Fluorescence imaging uses laser light to obtain bright, detailed images of cells and even subcellular structures. However, if you want to observe what a living cell does, such as dividing into two cells, the laser can fry it and kill it. One answer is to use less light so that the cell is not damaged and can continue with its various cellular processes. But at such low light levels there isn’t much signal that a microscope can detect. It’s a faint, blurry mess.
In new work published in the June issue of Nature Methods, a team of microscopists and computer scientists used a type of artificial intelligence called a neural network to obtain clearer images of cells at work, even in extremely low, cell-friendly light levels.1
The team, led by Hari Shroff, PhD, principal investigator at the National Institute of Biomedical Imaging and Bioengineering, and Jiji Chen, PhD, at the trans-NIH Advanced Imaging and Microscopy Center, calls the process “image restoration.” The method addresses the two phenomena that cause blurry images in low light: low signal-to-noise ratio (SNR) and low resolution (blur). To address the problem, they “trained” a neural network to “denoise” noisy images and “deblur” blurry images.
So what exactly is training a neural network? It involves showing a computer program many pairs of matching images. The pairs consist of a clear, sharp image of, say, a cell’s mitochondria, and the blurry, unrecognizable version of the same mitochondria. The neural network is shown many of these matching sets and therefore “learns” to predict what a blurred image would look like if it were enhanced. Therefore, the neural network becomes capable of taking blurry images created with low light levels and turning them into the sharper, more detailed images that scientists need to study what happens in a cell.

To work on denoising and blurring 3D fluorescence microscopy images, Shroff, Chen and their colleagues collaborated with a company, SVision (now part of Leica), to refine a particular type of neural network called residual channel attention network or RCAN.
In particular, the researchers focused on restoring “super-resolution” volumes of images, so called because they reveal extremely detailed images of the tiny parts that make up a cell. Images are displayed as a 3D block that can be viewed from all angles while rotating.
The team obtained thousands of volumes of images using microscopes in their lab and other NIH labs. When they obtained images taken with very low illumination light, the cells were not damaged, but the images were very noisy and unusable: low SNR. Using the RCAN method, noise was removed from the images to create a sharp, accurate and usable 3D image.
“We were able to ‘overcome’ the limitations of the microscope by using artificial intelligence to ‘predict’ the high-SNR image from the low-SNR image,” Shroff explained. “Photodamage in super-resolution images is a major problem, so the fact that we were able to avoid it is significant.” In some cases, the researchers were able to improve the spatial resolution several times over the noisy data presented to the 3D RCAN.

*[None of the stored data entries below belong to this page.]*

`config.mk`:
```
export PLATFORM = sky130hd
export DESIGN_NAME = sprint_timer_ctrl
export DESIGN_NICKNAME = d
export VERILOG_FILES = /design/src/rtl/sprint_timer_pkg.sv /design/src/rtl/bcd_digit_cnt.sv /design/src/rtl/sprint_timer_ctrl.sv
export SDC_FILE = /design/constraint.sdc
export NUM_CORES = 1
export LEC_CHECK = 0
export ABC_AREA = 1
export CAP_MARGIN = 20
export CORE_AREA = 2 2 71 73
export CTS_CLUSTER_DIAMETER = 50
export DETAILED_ROUTE_END_ITERATION = 12
export DIE_AREA = 0 0 73 75
export PLACE_DENSITY = 0.73
export REMOVE_ABC_BUFFERS = 1
export SLEW_MARGIN = 20
export SYNTH_ARGS = -nofsm -noshare
export SYNTH_HDL_FRONTEND = slang
export SYNTH_SLANG_ARGS = --single-unit
```
`constraint.sdc`:
```
create_clock -name I_clk -period 1.5 [get_ports I_clk]
set_clock_uncertainty 0.1 [all_clocks]
set_input_delay 0.3 -clock I_clk [delete_from_list [all_inputs] [get_ports I_clk]]
set_output_delay 0.3 -clock I_clk [all_outputs]
set_load 0.005 [all_outputs]
```
`src/rtl/sprint_timer_pkg.sv`:
```
// Shared types and constants for the sprint timer slice.
// State enum, BCD digit geometry and the saturation value.
package sprint_timer_pkg;

  typedef enum logic [1:0] {
    IDLE,
    RUN,
    STOP,
    FULL
  } state_t;

  localparam int C_DIG_W   = 4;
  localparam int C_NUM_DIG = 4;

  localparam logic [15:0] C_MAX_BCD = 16'h9999;

endpackage

```
`src/rtl/bcd_digit_cnt.sv`:
```
// One BCD digit of the elapsed-time counter (0..9 with carry out).
// Ports: clk, rst (sync, high), clr, inc in; digit, carry out.
module bcd_digit_cnt
  import sprint_timer_pkg::*;
(
  input  logic               clk,
  input  logic               rst,
  input  logic               clr,
  input  logic               inc,
  output logic [C_DIG_W-1:0] digit,
  output logic               carry
);

  logic at_nine;

  assign at_nine = (digit == C_DIG_W'(9));
  assign carry   = inc & at_nine;

  always_ff @(posedge clk) begin
    if (rst || clr) begin
      digit <= '0;
    end else if (inc) begin
      digit <= at_nine ? '0 : digit + 1'b1;
    end
  end

endmodule

```
`src/rtl/sprint_timer_ctrl.sv`:
```
// Sprint timer control: key edges, 4-state FSM, 100 Hz prescaler,
// SS.cc BCD count. Ports: I_clk, I_rst (sync, high), I_start_key,
// I_clr_key, [I_lap_key], O_digits, O_running, O_ovf.
// Optional lap display enabled by macro SPRINT_LAP_EN.
module sprint_timer_ctrl
  import sprint_timer_pkg::*;
#(
  parameter int C_TICK_DIV = 1000000,
  parameter int C_CNT_W    = 20
) (
  input  logic        I_clk,
  input  logic        I_rst,
  input  logic        I_start_key,
  input  logic        I_clr_key,
`ifdef SPRINT_LAP_EN
  input  logic        I_lap_key,
`endif
  output logic [15:0] O_digits,
  output logic        O_running,
  output logic        O_ovf
);

  state_t state;

  logic start_d;
  logic clr_d;
  logic hist_vld;
  logic start_rise;
  logic clr_rise;

  logic [C_CNT_W-1:0] presc;
  logic               tick;

  logic [15:0] live;
  logic        at_max;
  logic        cnt_inc;
  logic        cnt_clr;

  logic [C_DIG_W-1:0] dig [C_NUM_DIG];
  logic [C_NUM_DIG:0] inc_c;
  logic               unused_carry;

  // History is cleared by reset; edges are only accepted once
  // history holds a real post-reset sample, so a key held through
  // reset release does not count as a press.
  always_ff @(posedge I_clk) begin
    if (I_rst) begin
      start_d  <= 1'b0;
      clr_d    <= 1'b0;
      hist_vld <= 1'b0;
    end else begin
      start_d  <= I_start_key;
      clr_d    <= I_clr_key;
      hist_vld <= 1'b1;
    end
  end

  assign start_rise = I_start_key & ~start_d & hist_vld;
  assign clr_rise   = I_clr_key & ~clr_d & hist_vld;

  // Held at zero outside RUN, so every RUN entry starts fresh.
  assign tick = (state == RUN) &&
                (presc == C_CNT_W'(C_TICK_DIV - 1));

  always_ff @(posedge I_clk) begin
    if (I_rst || (state != RUN) || tick) begin
      presc <= '0;
    end else begin
      presc <= presc + 1'b1;
    end
  end

  assign live   = {dig[3], dig[2], dig[1], dig[0]};
  assign at_max = (live == C_MAX_BCD);

  // Stop wins over a coincident tick; 99.99 saturates.
  assign cnt_inc = tick & ~start_rise & ~at_max;
  assign cnt_clr = clr_rise &
                   ((state == STOP) || (state == FULL));

  assign inc_c[0] = cnt_inc;

  for (genvar i = 0; i < C_NUM_DIG; i++) begin : g_dig
    bcd_digit_cnt u_dig (
      .clk   (I_clk),
      .rst   (I_rst),
      .clr   (cnt_clr),
      .inc   (inc_c[i]),
      .digit (dig[i]),
      .carry (inc_c[i+1])
    );
  end

  assign unused_carry = inc_c[C_NUM_DIG];

  always_ff @(posedge I_clk) begin
    if (I_rst) begin
      state     <= IDLE;
      O_running <= 1'b0;
      O_ovf     <= 1'b0;
    end else begin
      unique case (state)
        IDLE: begin
          if (start_rise) begin
            state     <= RUN;
            O_running <= 1'b1;
          end
        end
        RUN: begin
          if (start_rise) begin
            state     <= STOP;
            O_running <= 1'b0;
          end else if (tick && at_max) begin
            state     <= FULL;
            O_running <= 1'b0;
            O_ovf     <= 1'b1;
          end
        end
        STOP: begin
          if (clr_rise) begin
            state <= IDLE;
          end else if (start_rise) begin
            state     <= RUN;
            O_running <= 1'b1;
          end
        end
        FULL: begin
          if (clr_rise) begin
            state <= IDLE;
            O_ovf <= 1'b0;
          end
        end
        default: begin
          state     <= IDLE;
          O_running <= 1'b0;
          O_ovf     <= 1'b0;
        end
      endcase
    end
  end

`ifdef SPRINT_LAP_EN
  logic        lap_d;
  logic        lap_rise;
  logic        lap;
  logic [15:0] snap;

  always_ff @(posedge I_clk) begin
    if (I_rst) begin
      lap_d <= 1'b0;
    end else begin
      lap_d <= I_lap_key;
    end
  end

  assign lap_rise = I_lap_key & ~lap_d & hist_vld;

  always_ff @(posedge I_clk) begin
    if (I_rst) begin
      lap  <= 1'b0;
      snap <= '0;
    end else if (state != RUN) begin
      lap <= 1'b0;
    end else if (start_rise || (tick && at_max)) begin
      lap <= 1'b0;
    end else if (lap_rise) begin
      if (!lap) begin
        snap <= live;
        lap  <= 1'b1;
      end else begin
        lap <= 1'b0;
      end
    end
  end

  assign O_digits = lap ? snap : live;
`else
  assign O_digits = live;
`endif

endmodule
```
==> implementation parameters <==
Parameter                              Value

Synthesis
  Cell count after synthesis ... 333
  Post-synthesis register bit count ... 43
  Portion of the post-synthesis area used by sequential elements ... 36.91%
  Count of yosys warnings during synthesis ... 0
  Number of distinct library cell variants in the gate-level netlist after synthesis ... 32
  Library cell with the largest summed area after synthesis ... sky130_fd_sc_hd__dfxtp_1
  Cell types occupying the most area after synthesis ... sky130_fd_sc_hd__dfxtp_1 (37%), sky130_fd_sc_hd__nand2_1 (10%), sky130_fd_sc_hd__nor2_1 (9.3%)
  Syn avg cell area ... 7.004 um^2
  Yosys top cell area share ... 36.91%
  Mapped cell area ... 0.002332 mm^2

Critical path
  Most common cell on crit path ... sky130_fd_sc_hd__nor2_4
  Critical Setup Path Class ... reg2reg
  Crit-path leading delay family ... simple AND/OR/NAND/NOR gates
  Data required time at the worst endpoint ... 1610 ps
  Ordered list of cells on the worst path ... ha_4 -> nand2_2 -> inv_2 -> nand2_4 -> nor2_4 -> nand2_2 -> nor2_4 -> nand3_4 -> nor2_4 -> nand3_2 -> nand2_1 -> nor2_1
  Worst Path Buf+Inv ... 1
  Startpoint of the worst-slack reg-to-reg timing path ... presc[1]
  Critical path startpoint ... presc[1]
  Arrival time of data at the critical path endpoint ... 1920 ps
  CP Capture Type ... register
  Largest driver fanout on the critical path ... 5
  CP Launch Type ... register
  Slowest cell on crit path ... sky130_fd_sc_hd__dfxtp_2
  Worst stage delay on the critical path ... 370 ps

Power and ir drop
  Switching share of total power ... 22.79%
  Total power consumption of the routed design ... 2.267 mW
  Internal power summed over all cells ... 1.751 mW
  Largest voltage drop on the vdd net ... 0.0007057 V
  Seq pwr share ... 50.7%
  Pwr Density ... 591.6 mW/mm^2
  Static Leak ... 1.691 nW
  Switching power ... 516.8 uW
  Combinational share of power ... 6.6%
  Clock Power Share ... 42.7%

Detailed routing
  Via density per instance ... 5.604
  Total via count after detailed routing ... 2802
  DRT iter0 DRCs ... 269
  Number of DRC violations after detailed routing ... 0
  Remaining antenna violation count ... 0
  Drt total wl ... 8.507 mm
  Wire length per cell after detailed routing ... 17.01 um
  Number of search-and-repair iterations in the first detailed-routing pass ... 5

Floorplan
  Std cell rows ... 25
  Die Outline Area ... 0.005475 mm^2
  Die boundary height ... 75 um
  Core area ... 0.004661 mm^2
  Initial Utilization ... 50.04%
  I/O pin count ... 22
  Width of the die ... 73 um

Clocking
  Clock tree from TritonCTS ... built
  CTS Sinks ... 43
  H-tree Lvls ... 2
  Total CTS buffers ... 5
  Clk Tree Root Cell ... sky130_fd_sc_hd__clkbuf_8
  Worst-path clk slew ... 90 ps
  Clock Latency Late Sink ... 310 ps
  CTS max path bufs ... 2
  Hold buffer count at CTS ... 0

STA
  Number of setup violations in the final report ... 40
  Time the worst path needs with I/O delays and setup ... 1814 ps
  Final worst-path cycle share ... 120.9%
  Setup total negative slack ... -7815 ps
  Slew @ Worst Pin ... 476.6 ps
  Setup repair after global routing missed its margin ... true
  Pins over their slew limit ... 0
  Max frequency ... 551.3 MHz
  Endpoints failing hold ... 0
  Fin worst setup slack ... -313.9 ps
  Worst max-slew margin expressed relative to the limit ... 68.19%

GRT
  Overflow after GRT ... 0
  All-Layer GR Usage ... 27.87%
  First-pass GRT wire length ... 11.85 mm
  Vias in the first global route ... 2625
  Maximum number of pins on one net before global-route repair ... 14
  Initial antenna violation count ... 0

Placement
  Detailed placement HPWL ... 4.213 mm
  Pre-CTS setup slack ... -361.8 ps
  Routability cong. ... 0.8532
  Count of input and output buffers ... 21
  Standard cell area after detailed placement ... 0.003110 mm^2

Cells and area
  Post-route cell area ... 0.003832 mm^2
  Most frequent cells in the layout ... sky130_fd_sc_hd__buf_4 (76), sky130_fd_sc_hd__nand2_1 (54), sky130_fd_sc_hd__nor2_1 (36)
  Number of nets in the layout ... 450
  Leading cell type in the layout, fill and taps excluded ... sky130_fd_sc_hd__buf_4
  Share of post-route cells with drive strength above 1 ... 52.47%
  Util after Layout ... 82.23%
  Area Overhead vs Synth ... 64.32%
  Diodes inserted ... 0

Worst hold path
  Hold WC Path Type ... reg2reg
  Worst min-delay path startpoint ... O_ovf

Outcome
  Status ... complete, but fails checks
  Violated checks ... setup timing

Job
  Max Cap Violations ... 0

Another goal of the study was to determine how messy an image researchers could present to the RCAN network, challenging it to convert a very low-resolution image into a usable image. In an “extreme blur” exercise, the research team found that at large levels of experimental blur, the RCAN was no longer able to decipher what it was looking at and turn it into a usable image.
“One thing I’m particularly proud of is that we pushed this technique until it ‘broke,'” Shroff explained. “We characterized the SNR regime on a continuum, showing the point at which the RCAN failed, and also determined how blurry an image can be before the RCAN cannot reverse the blur. We hope this will help others set limits on the performance of their own image restoration efforts, as well as spur further development in this exciting field.”

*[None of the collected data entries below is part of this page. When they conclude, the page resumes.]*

<file path="src/rtl/rv32_pkg.sv">
`default_nettype none
// +----------------------------------------------------------------------+
// | rv32_pkg                                                              |
// | Shared front-end constants: data width, reset PC, NOP, PC increment.  |
// | Revision: 1.0                                                         |
// +----------------------------------------------------------------------+
package rv32_pkg;

   localparam int          XLEN      = 32;
   localparam logic [31:0] NOP_INSTR = 32'h0000_0013;
   localparam logic [31:0] RESET_PC  = 32'h0000_0000;
   localparam logic [31:0] PC_INC    = 32'h0000_0004;

   // Sequential fetch address; wraps naturally at 2^32.
   function automatic logic [XLEN-1:0] next_seq_pc(input logic [XLEN-1:0] cur_pc);
      return cur_pc + PC_INC;
   endfunction

endpackage
`default_nettype wire

</file>
<file path="src/rtl/perf_counter.sv">
`default_nettype none
// +----------------------------------------------------------------------+
// | perf_counter                                                          |
// | Enable-gated event counter with synchronous reset; wraps on overflow. |
// | Revision: 1.0                                                         |
// +----------------------------------------------------------------------+
module perf_counter
   import rv32_pkg::*;
#(
   parameter int WIDTH = XLEN
) (
   input  logic             clk,
   input  logic             rst,
   input  logic             en,
   output logic [WIDTH-1:0] count
);

   logic [WIDTH-1:0] r_count;

   always_ff @(posedge clk) begin
      if (rst) begin
         r_count <= '0;
      end else if (en) begin
         r_count <= r_count + 1'b1;
      end
   end

   assign count = r_count;

endmodule
`default_nettype wire

</file>
<file path="src/rtl/fetch_stall_ctrl.sv">
`default_nettype none
// +----------------------------------------------------------------------+
// | fetch_stall_ctrl                                                      |
// | PC, IF/ID register and boot counter with flush/stall/predict priority.|
// | Revision: 1.0                                                         |
// +----------------------------------------------------------------------+
module fetch_stall_ctrl
   import rv32_pkg::*;
(
   input  logic            clk,
   input  logic            rst,
   input  logic            stall_ctrl,
   input  logic            stall_cnt,
   input  logic            flush,
   input  logic [XLEN-1:0] redirect_pc,
   input  logic            predict_taken,
   input  logic [XLEN-1:0] predict_target,
   input  logic [XLEN-1:0] imem_instr,
   output logic [XLEN-1:0] pc,
   output logic [1:0]      boot_cnt,
   output logic [XLEN-1:0] IF_ID_instr,
   output logic [XLEN-1:0] IF_ID_pc,
   output logic            IF_ID_valid,
   output logic            ID_EX_bubble,
   output logic [XLEN-1:0] stall_cycles,
   output logic [XLEN-1:0] flush_count
);

   logic [XLEN-1:0] r_pc;
   logic [1:0]      r_boot_cnt;
   logic [XLEN-1:0] r_if_id_instr;
   logic [XLEN-1:0] r_if_id_pc;
   logic            r_if_id_valid;
   logic            w_stall_applied;

   // A flush overrides the freeze, so that cycle is not counted as a stall.
   assign w_stall_applied = stall_cnt & ~flush;

   always_ff @(posedge clk) begin
      if (rst) begin
         r_pc          <= RESET_PC;
         r_boot_cnt    <= 2'd0;
         r_if_id_instr <= NOP_INSTR;
         r_if_id_pc    <= '0;
         r_if_id_valid <= 1'b0;
      end else begin
         if (r_boot_cnt != 2'd3) begin
            r_boot_cnt <= r_boot_cnt + 2'd1;
         end

         if (flush) begin
            r_pc          <= redirect_pc;
            r_if_id_instr <= NOP_INSTR;
            r_if_id_pc    <= redirect_pc;
            r_if_id_valid <= 1'b0;
         end else if (!stall_cnt) begin
            r_pc          <= predict_taken ? predict_target : next_seq_pc(r_pc);
            r_if_id_instr <= imem_instr;
            r_if_id_pc    <= r_pc;
            r_if_id_valid <= 1'b1;
         end
      end
   end

   perf_counter #(.WIDTH(XLEN)) u_stall_perf (
      .clk   (clk),
      .rst   (rst),
      .en    (w_stall_applied),
      .count (stall_cycles)
   );

   perf_counter #(.WIDTH(XLEN)) u_flush_perf (
      .clk   (clk),
      .rst   (rst),
      .en    (flush),
      .count (flush_count)
   );

   assign pc           = r_pc;
   assign boot_cnt     = r_boot_cnt;
   assign IF_ID_instr  = r_if_id_instr;
   assign IF_ID_pc     = r_if_id_pc;
   assign IF_ID_valid  = r_if_id_valid;
   assign ID_EX_bubble = stall_ctrl | flush;

endmodule
`default_nettype wire

</file>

This research was supported by the intramural research programs of the National Institute of Biomedical Imaging and Bioengineering and the National Heart, Lung, and Blood Institute within the National Institutes of Health, and grants from the National Institute of General Medical Sciences, the NIH Office of Data Science Strategy, and the National Science Foundation.

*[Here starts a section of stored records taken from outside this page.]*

### config.mk
export PLATFORM = sky130hd
export DESIGN_NAME = frame_position_tracker
export DESIGN_NICKNAME = d
export VERILOG_FILES = /design/src/rtl/frame_position_tracker.sv
export SDC_FILE = /design/constraint.sdc
export NUM_CORES = 1
export LEC_CHECK = 0
export BUFFER_PORTS_ARGS = -buffer_cell sky130_fd_sc_hd__buf_2
export CORE_UTILIZATION = 57
export CTS_CLUSTER_SIZE = 24
export DETAILED_ROUTE_END_ITERATION = 8
export HOLD_SLACK_MARGIN = 0.05
export PLACE_DENSITY = 0.8
export SLEW_MARGIN = 20
export SYNTH_ARGS = -nofsm -noshare
export SYNTH_HDL_FRONTEND = slang
export SYNTH_SLANG_ARGS = --single-unit
### constraint.sdc
create_clock -name clk -period 3.6 [get_ports clk]
set_input_delay 0.72 -clock clk [delete_from_list [all_inputs] [get_ports clk]]
set_output_delay 0.72 -clock clk [all_outputs]
set_load 0.05 [all_outputs]
--- config.mk ---
export PLATFORM = sky130hd
export DESIGN_NAME = sfp_row_gen
export DESIGN_NICKNAME = d
export VERILOG_FILES = /design/src/rtl/sfp_row_gen.sv
export SDC_FILE = /design/constraint.sdc
export NUM_CORES = 2
export LEC_CHECK = 0
export BUFFER_PORTS_ARGS = -buffer_cell sky130_fd_sc_hd__buf_2
export CORE_AREA = 5 5 420 422
export DETAILED_ROUTE_END_ITERATION = 8
export DIE_AREA = 0 0 425 427
export PLACE_DENSITY_LB_ADDON = 0.08
export SLEW_MARGIN = 5
export SYNTH_ARGS = -nofsm -noshare
export SYNTH_HDL_FRONTEND = slang
export SYNTH_HIERARCHICAL = 1
export SYNTH_SLANG_ARGS = --single-unit
--- constraint.sdc ---
create_clock -name clk -period 8.8 [get_ports clk]
set_input_delay 1.32 -clock clk [delete_from_list [all_inputs] [get_ports clk]]
set_output_delay 1.32 -clock clk [all_outputs]
set_load 0.02 [all_outputs]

This Science Highlight describes a basic research finding. Basic research increases our understanding of human behavior and biology, which is critical to promoting new and better ways to prevent, diagnose, and treat diseases. Science is an unpredictable and incremental process: each research advance builds on past discoveries, often in unexpected ways. Most clinical advances would not be possible without knowledge of fundamental basic research.